What all MLIR dialects can support both Training and Inference using TensorFlow?

Hi, the TensorFlow provides a lot of option to translate the TF graph to MLIR dialects like stablehlo, hlo, mlprogram etc. So, what all dialects supports training. And also, is it possible to convert the graph_def to only one MLIR dialect out of these. I had used TF MLIR Experimental APIs for converting to these mlir dialects like this:

import keras
import tensorflow as tf
from keras.models import Sequential
from keras.layers import Conv2D
tf.compat.v1.disable_eager_execution()

model = Sequential()
model.add(Conv2D(filters=1, input_shape=(32, 32, 3), kernel_size=(2,2), strides =(2,2), padding='Valid', use_bias=False))

model.compile(optimizer='adam', loss='mse', metrics=['accuracy'], run_eagerly=False)

graph = tf.compat.v1.get_default_graph()
graph_def = graph.as_graph_def()

mlir = tf.mlir.experimental.convert_graph_def(graph_def, pass_pipeline='tf-standard-pipeline, tf-stablehlo, stablehlo-legalize-to-hlo, hlo-legalize-to-stablehlo', show_debug_info=False)

print(mlir)

Some of the pipelines gave mixed dialect mlir. What all dialects support training and contains only one dialect?

TensorFlow’s integration with MLIR (Multi-Level Intermediate Representation) offers various dialects for optimizing and executing machine learning models. These dialects serve different purposes, ranging from representing high-level TensorFlow operations to lower-level operations closer to the hardware level. Regarding your query about MLIR dialects that support both training and inference in TensorFlow, here’s a breakdown:

MLIR Dialects for Training and Inference:

  1. TensorFlow Dialect (tf Dialect): This is a direct representation of TensorFlow graphs in MLIR. It’s suitable for both training and inference as it closely mirrors TensorFlow’s own operations and functionalities.
  2. TensorFlow HLO (High-Level Optimizer) Dialect (mhlo): HLO is an intermediate representation used in the XLA compiler. The mhlo dialect in MLIR represents these operations and is capable of supporting both training and inference. It is more low-level compared to the tf dialect and is used for optimizations closer to the hardware level.
  3. StableHLO Dialect: StableHLO is an effort to provide a stable subset of HLO operations. It aims to support a broad range of machine learning operations, including those needed for training.

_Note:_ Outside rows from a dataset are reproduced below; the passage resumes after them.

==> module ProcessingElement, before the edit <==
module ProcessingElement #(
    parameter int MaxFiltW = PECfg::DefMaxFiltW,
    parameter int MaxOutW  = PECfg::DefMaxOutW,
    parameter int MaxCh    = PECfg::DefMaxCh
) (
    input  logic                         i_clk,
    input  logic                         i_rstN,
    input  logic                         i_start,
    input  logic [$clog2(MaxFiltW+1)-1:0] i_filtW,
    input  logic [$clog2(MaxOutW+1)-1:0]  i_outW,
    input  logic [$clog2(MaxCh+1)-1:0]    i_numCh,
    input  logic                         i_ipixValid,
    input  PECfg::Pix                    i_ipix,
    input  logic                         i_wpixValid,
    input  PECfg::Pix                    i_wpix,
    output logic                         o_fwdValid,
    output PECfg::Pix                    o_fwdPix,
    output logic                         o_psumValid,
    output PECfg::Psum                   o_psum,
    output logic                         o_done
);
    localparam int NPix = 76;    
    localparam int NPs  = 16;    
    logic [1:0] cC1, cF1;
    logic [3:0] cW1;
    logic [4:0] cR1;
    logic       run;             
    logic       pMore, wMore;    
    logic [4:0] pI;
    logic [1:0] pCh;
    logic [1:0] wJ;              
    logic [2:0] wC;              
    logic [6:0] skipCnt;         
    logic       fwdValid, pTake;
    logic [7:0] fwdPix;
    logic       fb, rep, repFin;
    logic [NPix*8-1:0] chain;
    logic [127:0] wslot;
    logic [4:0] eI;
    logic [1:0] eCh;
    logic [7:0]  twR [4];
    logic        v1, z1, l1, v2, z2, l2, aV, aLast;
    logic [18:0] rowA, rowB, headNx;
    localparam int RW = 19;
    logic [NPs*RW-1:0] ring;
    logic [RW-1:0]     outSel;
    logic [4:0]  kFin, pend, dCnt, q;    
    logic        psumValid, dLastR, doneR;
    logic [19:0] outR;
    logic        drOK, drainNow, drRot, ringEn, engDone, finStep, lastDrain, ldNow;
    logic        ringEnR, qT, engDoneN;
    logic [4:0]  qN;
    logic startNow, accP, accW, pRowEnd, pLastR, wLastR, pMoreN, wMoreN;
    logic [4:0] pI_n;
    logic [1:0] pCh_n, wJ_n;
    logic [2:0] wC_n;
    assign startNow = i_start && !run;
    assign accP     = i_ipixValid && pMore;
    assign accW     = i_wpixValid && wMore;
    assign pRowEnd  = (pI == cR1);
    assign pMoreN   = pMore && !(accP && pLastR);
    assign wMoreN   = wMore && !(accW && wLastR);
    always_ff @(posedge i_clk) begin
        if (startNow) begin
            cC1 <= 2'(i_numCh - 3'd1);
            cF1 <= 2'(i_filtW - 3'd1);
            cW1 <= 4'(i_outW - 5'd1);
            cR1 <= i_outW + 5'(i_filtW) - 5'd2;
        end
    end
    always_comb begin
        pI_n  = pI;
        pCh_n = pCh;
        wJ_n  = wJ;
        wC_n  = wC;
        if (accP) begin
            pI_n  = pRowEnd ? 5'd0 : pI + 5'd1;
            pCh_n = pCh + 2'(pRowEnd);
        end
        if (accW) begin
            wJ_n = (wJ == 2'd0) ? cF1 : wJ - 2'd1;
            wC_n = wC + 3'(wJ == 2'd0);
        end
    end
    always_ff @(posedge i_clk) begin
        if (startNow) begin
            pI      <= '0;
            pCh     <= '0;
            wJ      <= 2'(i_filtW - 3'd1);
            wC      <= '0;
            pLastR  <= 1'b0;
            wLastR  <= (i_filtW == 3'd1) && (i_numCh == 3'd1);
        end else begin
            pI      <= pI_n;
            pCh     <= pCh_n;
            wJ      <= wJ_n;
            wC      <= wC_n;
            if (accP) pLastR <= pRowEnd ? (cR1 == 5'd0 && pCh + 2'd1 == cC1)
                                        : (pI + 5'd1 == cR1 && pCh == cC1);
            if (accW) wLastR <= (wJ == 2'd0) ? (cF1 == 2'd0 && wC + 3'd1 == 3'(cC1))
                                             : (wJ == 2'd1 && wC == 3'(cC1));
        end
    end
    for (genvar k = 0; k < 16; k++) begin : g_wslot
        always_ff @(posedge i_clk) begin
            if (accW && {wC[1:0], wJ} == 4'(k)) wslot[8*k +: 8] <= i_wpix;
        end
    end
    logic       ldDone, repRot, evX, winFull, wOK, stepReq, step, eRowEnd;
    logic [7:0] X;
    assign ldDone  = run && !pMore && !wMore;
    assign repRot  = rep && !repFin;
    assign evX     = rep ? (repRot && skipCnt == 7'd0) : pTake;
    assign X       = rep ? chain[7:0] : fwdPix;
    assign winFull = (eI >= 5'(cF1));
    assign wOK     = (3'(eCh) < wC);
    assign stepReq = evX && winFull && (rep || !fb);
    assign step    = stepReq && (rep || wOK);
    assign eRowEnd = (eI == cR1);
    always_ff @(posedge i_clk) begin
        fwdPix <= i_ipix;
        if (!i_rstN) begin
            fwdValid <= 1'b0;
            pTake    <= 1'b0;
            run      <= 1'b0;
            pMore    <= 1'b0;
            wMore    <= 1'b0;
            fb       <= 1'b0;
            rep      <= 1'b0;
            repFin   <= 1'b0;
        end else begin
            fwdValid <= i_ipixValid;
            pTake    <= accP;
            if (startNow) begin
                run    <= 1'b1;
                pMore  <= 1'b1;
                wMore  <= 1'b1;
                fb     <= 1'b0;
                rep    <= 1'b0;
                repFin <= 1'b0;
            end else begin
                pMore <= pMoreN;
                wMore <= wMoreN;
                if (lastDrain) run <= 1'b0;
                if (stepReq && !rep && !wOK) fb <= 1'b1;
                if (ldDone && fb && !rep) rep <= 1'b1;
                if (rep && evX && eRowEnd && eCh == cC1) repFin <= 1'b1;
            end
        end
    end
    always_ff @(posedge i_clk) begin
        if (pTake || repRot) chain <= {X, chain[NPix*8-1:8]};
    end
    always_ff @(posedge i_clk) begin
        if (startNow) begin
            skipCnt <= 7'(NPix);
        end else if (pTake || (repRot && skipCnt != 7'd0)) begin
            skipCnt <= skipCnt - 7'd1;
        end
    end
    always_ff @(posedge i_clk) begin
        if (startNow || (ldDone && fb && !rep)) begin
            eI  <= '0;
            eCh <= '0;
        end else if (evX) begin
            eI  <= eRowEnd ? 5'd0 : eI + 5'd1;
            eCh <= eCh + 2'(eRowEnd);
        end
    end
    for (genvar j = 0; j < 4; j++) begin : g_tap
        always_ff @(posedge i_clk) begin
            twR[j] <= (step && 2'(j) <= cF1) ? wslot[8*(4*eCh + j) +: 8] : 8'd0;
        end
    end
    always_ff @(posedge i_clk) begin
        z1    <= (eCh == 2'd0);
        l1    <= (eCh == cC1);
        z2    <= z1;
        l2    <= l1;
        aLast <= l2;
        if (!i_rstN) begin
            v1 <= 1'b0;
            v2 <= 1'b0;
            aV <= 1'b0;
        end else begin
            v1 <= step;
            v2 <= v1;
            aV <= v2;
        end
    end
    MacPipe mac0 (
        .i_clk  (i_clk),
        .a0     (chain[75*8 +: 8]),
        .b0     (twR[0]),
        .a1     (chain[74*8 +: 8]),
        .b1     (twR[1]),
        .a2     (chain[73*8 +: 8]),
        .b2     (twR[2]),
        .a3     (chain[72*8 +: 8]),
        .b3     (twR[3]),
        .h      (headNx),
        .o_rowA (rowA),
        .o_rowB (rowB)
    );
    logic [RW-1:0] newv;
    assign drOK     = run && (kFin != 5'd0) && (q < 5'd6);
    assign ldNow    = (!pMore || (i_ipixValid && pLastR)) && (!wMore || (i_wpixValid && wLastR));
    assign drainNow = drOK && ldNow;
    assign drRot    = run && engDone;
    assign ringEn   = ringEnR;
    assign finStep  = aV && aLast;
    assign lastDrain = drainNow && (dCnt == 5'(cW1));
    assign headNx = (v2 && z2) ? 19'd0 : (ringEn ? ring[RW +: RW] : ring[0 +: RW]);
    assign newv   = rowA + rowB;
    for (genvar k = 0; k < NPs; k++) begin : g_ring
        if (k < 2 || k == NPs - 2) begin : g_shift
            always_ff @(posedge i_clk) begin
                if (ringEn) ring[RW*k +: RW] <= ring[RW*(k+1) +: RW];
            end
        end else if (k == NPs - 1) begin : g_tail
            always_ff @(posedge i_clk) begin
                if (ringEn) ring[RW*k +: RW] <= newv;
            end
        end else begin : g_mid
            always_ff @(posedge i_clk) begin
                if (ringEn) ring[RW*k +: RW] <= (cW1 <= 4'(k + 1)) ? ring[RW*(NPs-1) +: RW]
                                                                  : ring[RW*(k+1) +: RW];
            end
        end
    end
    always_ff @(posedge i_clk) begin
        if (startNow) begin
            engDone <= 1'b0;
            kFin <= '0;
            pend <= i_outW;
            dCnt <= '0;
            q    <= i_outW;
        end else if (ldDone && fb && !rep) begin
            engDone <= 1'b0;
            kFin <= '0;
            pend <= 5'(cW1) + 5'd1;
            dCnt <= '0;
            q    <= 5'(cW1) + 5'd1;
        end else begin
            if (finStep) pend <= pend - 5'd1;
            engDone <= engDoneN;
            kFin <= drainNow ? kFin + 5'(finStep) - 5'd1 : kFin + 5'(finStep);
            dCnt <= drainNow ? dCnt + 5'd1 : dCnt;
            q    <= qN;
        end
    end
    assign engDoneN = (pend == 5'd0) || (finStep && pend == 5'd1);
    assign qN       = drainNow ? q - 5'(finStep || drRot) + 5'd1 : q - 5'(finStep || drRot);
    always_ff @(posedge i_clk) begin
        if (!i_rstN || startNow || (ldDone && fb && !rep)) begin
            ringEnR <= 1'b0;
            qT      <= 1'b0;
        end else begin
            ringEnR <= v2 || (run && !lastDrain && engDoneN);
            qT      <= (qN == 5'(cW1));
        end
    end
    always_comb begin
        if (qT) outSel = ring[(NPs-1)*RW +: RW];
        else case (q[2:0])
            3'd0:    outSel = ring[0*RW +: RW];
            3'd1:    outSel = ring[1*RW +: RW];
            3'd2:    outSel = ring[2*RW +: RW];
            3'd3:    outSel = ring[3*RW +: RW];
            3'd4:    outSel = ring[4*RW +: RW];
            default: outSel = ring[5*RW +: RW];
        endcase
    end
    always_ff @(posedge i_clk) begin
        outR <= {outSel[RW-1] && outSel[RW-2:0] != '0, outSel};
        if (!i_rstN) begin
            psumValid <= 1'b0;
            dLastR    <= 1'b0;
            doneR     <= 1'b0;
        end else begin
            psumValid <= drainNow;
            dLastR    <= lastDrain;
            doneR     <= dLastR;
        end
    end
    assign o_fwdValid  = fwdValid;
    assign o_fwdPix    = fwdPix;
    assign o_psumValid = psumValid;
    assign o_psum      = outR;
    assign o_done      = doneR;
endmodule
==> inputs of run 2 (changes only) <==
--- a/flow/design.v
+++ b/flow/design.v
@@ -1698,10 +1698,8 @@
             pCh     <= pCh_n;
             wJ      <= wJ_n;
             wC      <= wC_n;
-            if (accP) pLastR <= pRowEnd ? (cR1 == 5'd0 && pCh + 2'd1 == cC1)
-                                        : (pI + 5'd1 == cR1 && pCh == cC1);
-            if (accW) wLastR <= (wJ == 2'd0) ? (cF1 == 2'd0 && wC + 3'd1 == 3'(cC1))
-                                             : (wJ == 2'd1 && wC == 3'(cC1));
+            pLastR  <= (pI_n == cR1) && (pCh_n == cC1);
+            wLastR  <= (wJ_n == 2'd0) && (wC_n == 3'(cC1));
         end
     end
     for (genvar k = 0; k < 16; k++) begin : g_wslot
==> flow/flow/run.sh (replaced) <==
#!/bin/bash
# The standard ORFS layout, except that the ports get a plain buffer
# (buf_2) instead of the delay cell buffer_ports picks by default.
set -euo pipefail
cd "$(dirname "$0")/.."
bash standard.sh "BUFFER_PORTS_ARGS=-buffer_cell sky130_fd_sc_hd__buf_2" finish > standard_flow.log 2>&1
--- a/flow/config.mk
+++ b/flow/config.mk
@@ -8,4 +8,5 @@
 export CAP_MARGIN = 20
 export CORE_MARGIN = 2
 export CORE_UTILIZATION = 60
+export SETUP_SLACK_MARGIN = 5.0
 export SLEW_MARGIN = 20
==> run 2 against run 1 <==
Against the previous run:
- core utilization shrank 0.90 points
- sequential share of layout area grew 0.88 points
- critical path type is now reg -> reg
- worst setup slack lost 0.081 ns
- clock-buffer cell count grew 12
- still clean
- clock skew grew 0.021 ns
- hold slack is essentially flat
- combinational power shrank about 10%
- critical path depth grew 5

Conversion to a Single Dialect:

  • The ability to convert a TensorFlow graph into a single MLIR dialect depends on the complexity of the operations in the model and the target dialect’s capability to represent those operations.
  • For example, converting a TensorFlow graph entirely into the tf dialect is usually straightforward because this dialect is designed to represent TensorFlow operations directly. However, converting complex models entirely into a lower-level dialect like mhlo or StableHLO might be more challenging due to the abstractions and optimizations involved.

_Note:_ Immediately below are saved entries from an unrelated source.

What follows belongs to an exercise in optimizing a design on an open flow for small area, a short achievable clock period and few clock cycles per item; a production flow would make more cautious choices.
In this exercise RTL edits were held to simulation tests only and were not proved equivalent to the original.
No activity file was given, so power comes from the tool's default toggle rates.

// vec_unit
module vec_unit (
  input  logic                   clk_i,
  input  logic                   rst_n_i,
  input  logic [63:0]            acc_req_i,
  input  logic                   acc_req_valid_i,
  output logic                   acc_req_ready_o,
  output logic [33:0]            acc_resp_o,
  output logic                   acc_resp_valid_o,
  input  logic                   acc_resp_ready_i
);
export LEC_CHECK = 0
export CAP_MARGIN = 20
export CORE_MARGIN = 2
export CORE_UTILIZATION = 40
export CTS_CLUSTER_DIAMETER = 120
export CTS_CLUSTER_SIZE = 24
export SLEW_MARGIN = 20
create_clock -name core_clock -period 11.0 [get_ports {clk_i}]
standard.sh (not shown) runs the stock make flow with config.mk's settings and CLKGATE_MAP_FILE= SYNTH_SCRIPT=/design/flow/synth_recipe.tcl, a recipe that flattens the netlist after the stock synthesis.
==> flow/flow/run.sh <==
#!/bin/bash
# Standard layout with a larger setup-repair margin, so that timing repair
# works toward a shorter period than the 11 ns constraint asks for.
bash standard.sh SETUP_SLACK_MARGIN=7.3 finish > standard.log 2>&1
Testbench counts at the start, summed over its fixed seeds: cycles 3,232, insns 3,200.
Next try:
--- a/flow/design.v
+++ b/flow/design.v
@@ -69,33 +69,31 @@
     insn_kind_e         kind;
     logic [31:0]        data;
   } acc_resp_t;
 endpackage
 module vec_alu (
   input  logic                 sub_i,
   input  logic                 sum_i,
   input  logic                 p_i,
   input  logic                 g_i,
   input  vec_cfg_pkg::elem_t   a_i,
-  input  vec_cfg_pkg::elem_t   b_i,
+  input  vec_cfg_pkg::elem_t   b_x_i,
   output vec_cfg_pkg::elem_t   res_o
 );
-  vec_cfg_pkg::elem_t       b_x;
   vec_cfg_pkg::elem_t       p0;
   vec_cfg_pkg::elem_t [5:0] gg;
   vec_cfg_pkg::elem_t [5:0] pp;
   vec_cfg_pkg::elem_t       cin;
   vec_cfg_pkg::elem_t       sum;
-  assign b_x = b_i ^ {32{sub_i}};
-  assign p0  = a_i ^ b_x;
+  assign p0  = a_i ^ b_x_i;
   always_comb begin
-    gg[0]    = a_i & b_x;
+    gg[0]    = a_i & b_x_i;
     gg[0][0] = gg[0][0] | (p0[0] & sub_i);
     pp[0]    = p0;
     for (int k = 1; k < 6; k++) begin
       for (int i = 0; i < 32; i++) begin
         if (i >= (1 << (k - 1))) begin
           gg[k][i] = gg[k-1][i] | (pp[k-1][i] & gg[k-1][i - (1 << (k - 1))]);
           pp[k][i] = pp[k-1][i] & pp[k-1][i - (1 << (k - 1))];
         end else begin
           gg[k][i] = gg[k-1][i];
           pp[k][i] = pp[k-1][i];
@@ -282,34 +280,36 @@
     for (int r = 0; r < NR; r++) begin
       for (int e = 0; e < NE; e++) begin
         x_we[r][e] = x_wsel[r] && (x_mask[e] || !rf_vld_q[r]);
       end
     end
   end
   always_ff @(posedge clk_i) begin
     x_kind <= r_kind;
     x_mask <= r_mask;
     x_a    <= rd2;
-    x_b    <= rd1;
+    for (int e = 0; e < NE; e++) begin
+      x_b[e] <= rd1[e] ^ {32{r_sub[e]}};
+    end
     x_sub  <= r_sub;
     x_sum  <= r_sum;
     x_p    <= r_p;
     x_g    <= r_g;
   end
   for (genvar e = 0; e < NE; e++) begin : gen_lane
     vec_alu i_alu (
       .sub_i (x_sub[e]),
       .sum_i (x_sum[e]),
       .p_i   (x_p[e]),
       .g_i   (x_g[e]),
       .a_i   (x_a[e]),
-      .b_i   (x_b[e]),
+      .b_x_i (x_b[e]),
       .res_o (res[e])
     );
   end
   always_ff @(posedge clk_i or negedge rst_n_i) begin
     if (!rst_n_i) begin
       rf_vld_q <= '0;
     end else begin
       for (int r = 0; r < NR; r++) begin
         if (x_wsel[r]) begin
           rf_vld_q[r] <= 1'b1;
Clock-buffer cell count goes up by 4; fmax climbs by 3.0%; hold slack loses 10 ps; final area shrinks by about 3.5%; core utilization shrinks by 1.5 points; clock skew came out lower by 5.3 ps; power falls by 1.3%; first-iteration DRC count stays flat; wire length decreases by about 1.8%; sequential share of layout area went up by 1.9 points.
Testbench counts after the change, summed over its fixed seeds: cycles 3,232, insns 3,200.

--- another note on this design; it stands on its own ---

Setup of branch quartz:
==> flow/design.v (excerpt) <==
module vec_unit (
  input  logic                   clk_i,
  input  logic                   rst_n_i,
  input  logic [63:0]            acc_req_i,
  input  logic                   acc_req_valid_i,
  output logic                   acc_req_ready_o,
  output logic [33:0]            acc_resp_o,
  output logic                   acc_resp_valid_o,
  input  logic                   acc_resp_ready_i
);
Size in the first run: ~11000 cells after synthesis, about 3000 flip-flops, about 100 I/O pins, roughly 0.14 mm2 of cells after synthesis.
Settings: LEC_CHECK=0, CAP_MARGIN=20, CORE_MARGIN=2, CORE_UTILIZATION=40, CTS_CLUSTER_DIAMETER=100, CTS_CLUSTER_SIZE=20, SLEW_MARGIN=20; clock period 11.0 ns.
standard.sh (not shown) runs the stock make flow with config.mk's settings and CLKGATE_MAP_FILE= SYNTH_SCRIPT=/design/flow/synth_recipe.tcl, a recipe that flattens the netlist after the stock synthesis.
==> flow/flow/run.sh <==
#!/bin/bash
# Standard layout with a larger setup-repair margin, so that timing repair
# works toward a shorter period than the 11 ns constraint asks for.
bash standard.sh SETUP_SLACK_MARGIN=7.6 finish > standard.log 2>&1
Testbench counts of branch quartz, summed over its fixed seeds: cycles 3,232, insns 3,200.
> inputs changed (branch quartz -> branch violet)
Settings: SYNTH_HIERARCHICAL now 1, previously not set.
==> flow/flow/run.sh <==
#!/bin/bash
# Standard layout with a larger setup-repair margin, so that timing repair
# works toward a shorter period than the 11 ns constraint asks for.
bash standard.sh SETUP_SLACK_MARGIN=7.3 finish > standard.log 2>&1
==> run notes <==
Min simple-gate share of the synthesized area across branch quartz and branch violet: branch quartz
Sort branch quartz and branch violet by first-iteration DRC count, descending, and branch violet comes first.
In the route summary, branch violet ends up with a via count exceeding that of branch quartz.
Category of the most critical setup path: reg2out -> branch quartz, in2reg -> branch violet

port drivers added, routing unchanged:
In the flow no input, the clock included, has a driving cell. The finished layouts below were timed again as built, in two steps. Step 1 (the two cells are an assumption about what drives the block):
set clk [get_ports {clk_i}]
set_driving_cell -lib_cell sky130_fd_sc_hd__clkbuf_16 $clk
set_driving_cell -lib_cell sky130_fd_sc_hd__buf_2 [delete_from_list [all_inputs] $clk]
Step 2 times the ports against the registers' clock, not the clock port: input delays grow and output delays shrink by t, the midpoint of the rising clock arrivals with the driver on. Slacks: ideal / step 1 / step 2; pairs: ideal / step 1.
run | shift t [ns] | setup WS [ns] | slew at the worst register clock pin (ns) | cell pins on the clock port's net
the first run of note 1 | 0.992 | 7.078 / 7.023 / 6.387 | 0.12 / 0.12 | 1
the second run of note 1 | 1.016 | 7.191 / 7.122 / 6.472 | 0.11 / 0.11 | 1
branch quartz | 1.016 | 7.289 / 7.191 / 6.601 | 0.10 / 0.10 | 1
branch violet | 1.015 | 7.278 / 7.189 / 6.352 | 0.10 / 0.10 | 1
After both steps setup and hold are still met in every run listed. For branch violet, which loses most, drivers alone change the setup slack by -0.089 ns; drivers and shift together by -0.926 ns.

Experimental APIs and Mixed Dialects:

  • The TensorFlow MLIR Experimental APIs you’ve used can indeed produce mixed dialect MLIR because different parts of the TensorFlow graph might be best represented or optimized in different dialects.
  • The choice of dialect for a specific part of the graph depends on the optimization and execution requirements. For example, certain operations might be better optimized in the mhlo dialect, while others are more naturally represented in the tf dialect.

Conclusion:

  • Both the TensorFlow (tf) and TensorFlow HLO (mhlo) dialects can support training and inference. StableHLO also aims to support a wide range of machine learning operations including those required for training.
  • Converting a TensorFlow graph to a single MLIR dialect is possible but depends on the compatibility of the model operations with the target dialect. The tf dialect is generally a safe choice for a direct representation, but if you’re aiming for optimizations at a lower level, mhlo or StableHLO might be more appropriate, albeit potentially leading to mixed dialect outputs depending on the model’s complexity.

Thank you, Tim. So, the lowering to a single dialect is highly dependent on model architecture and the operations used.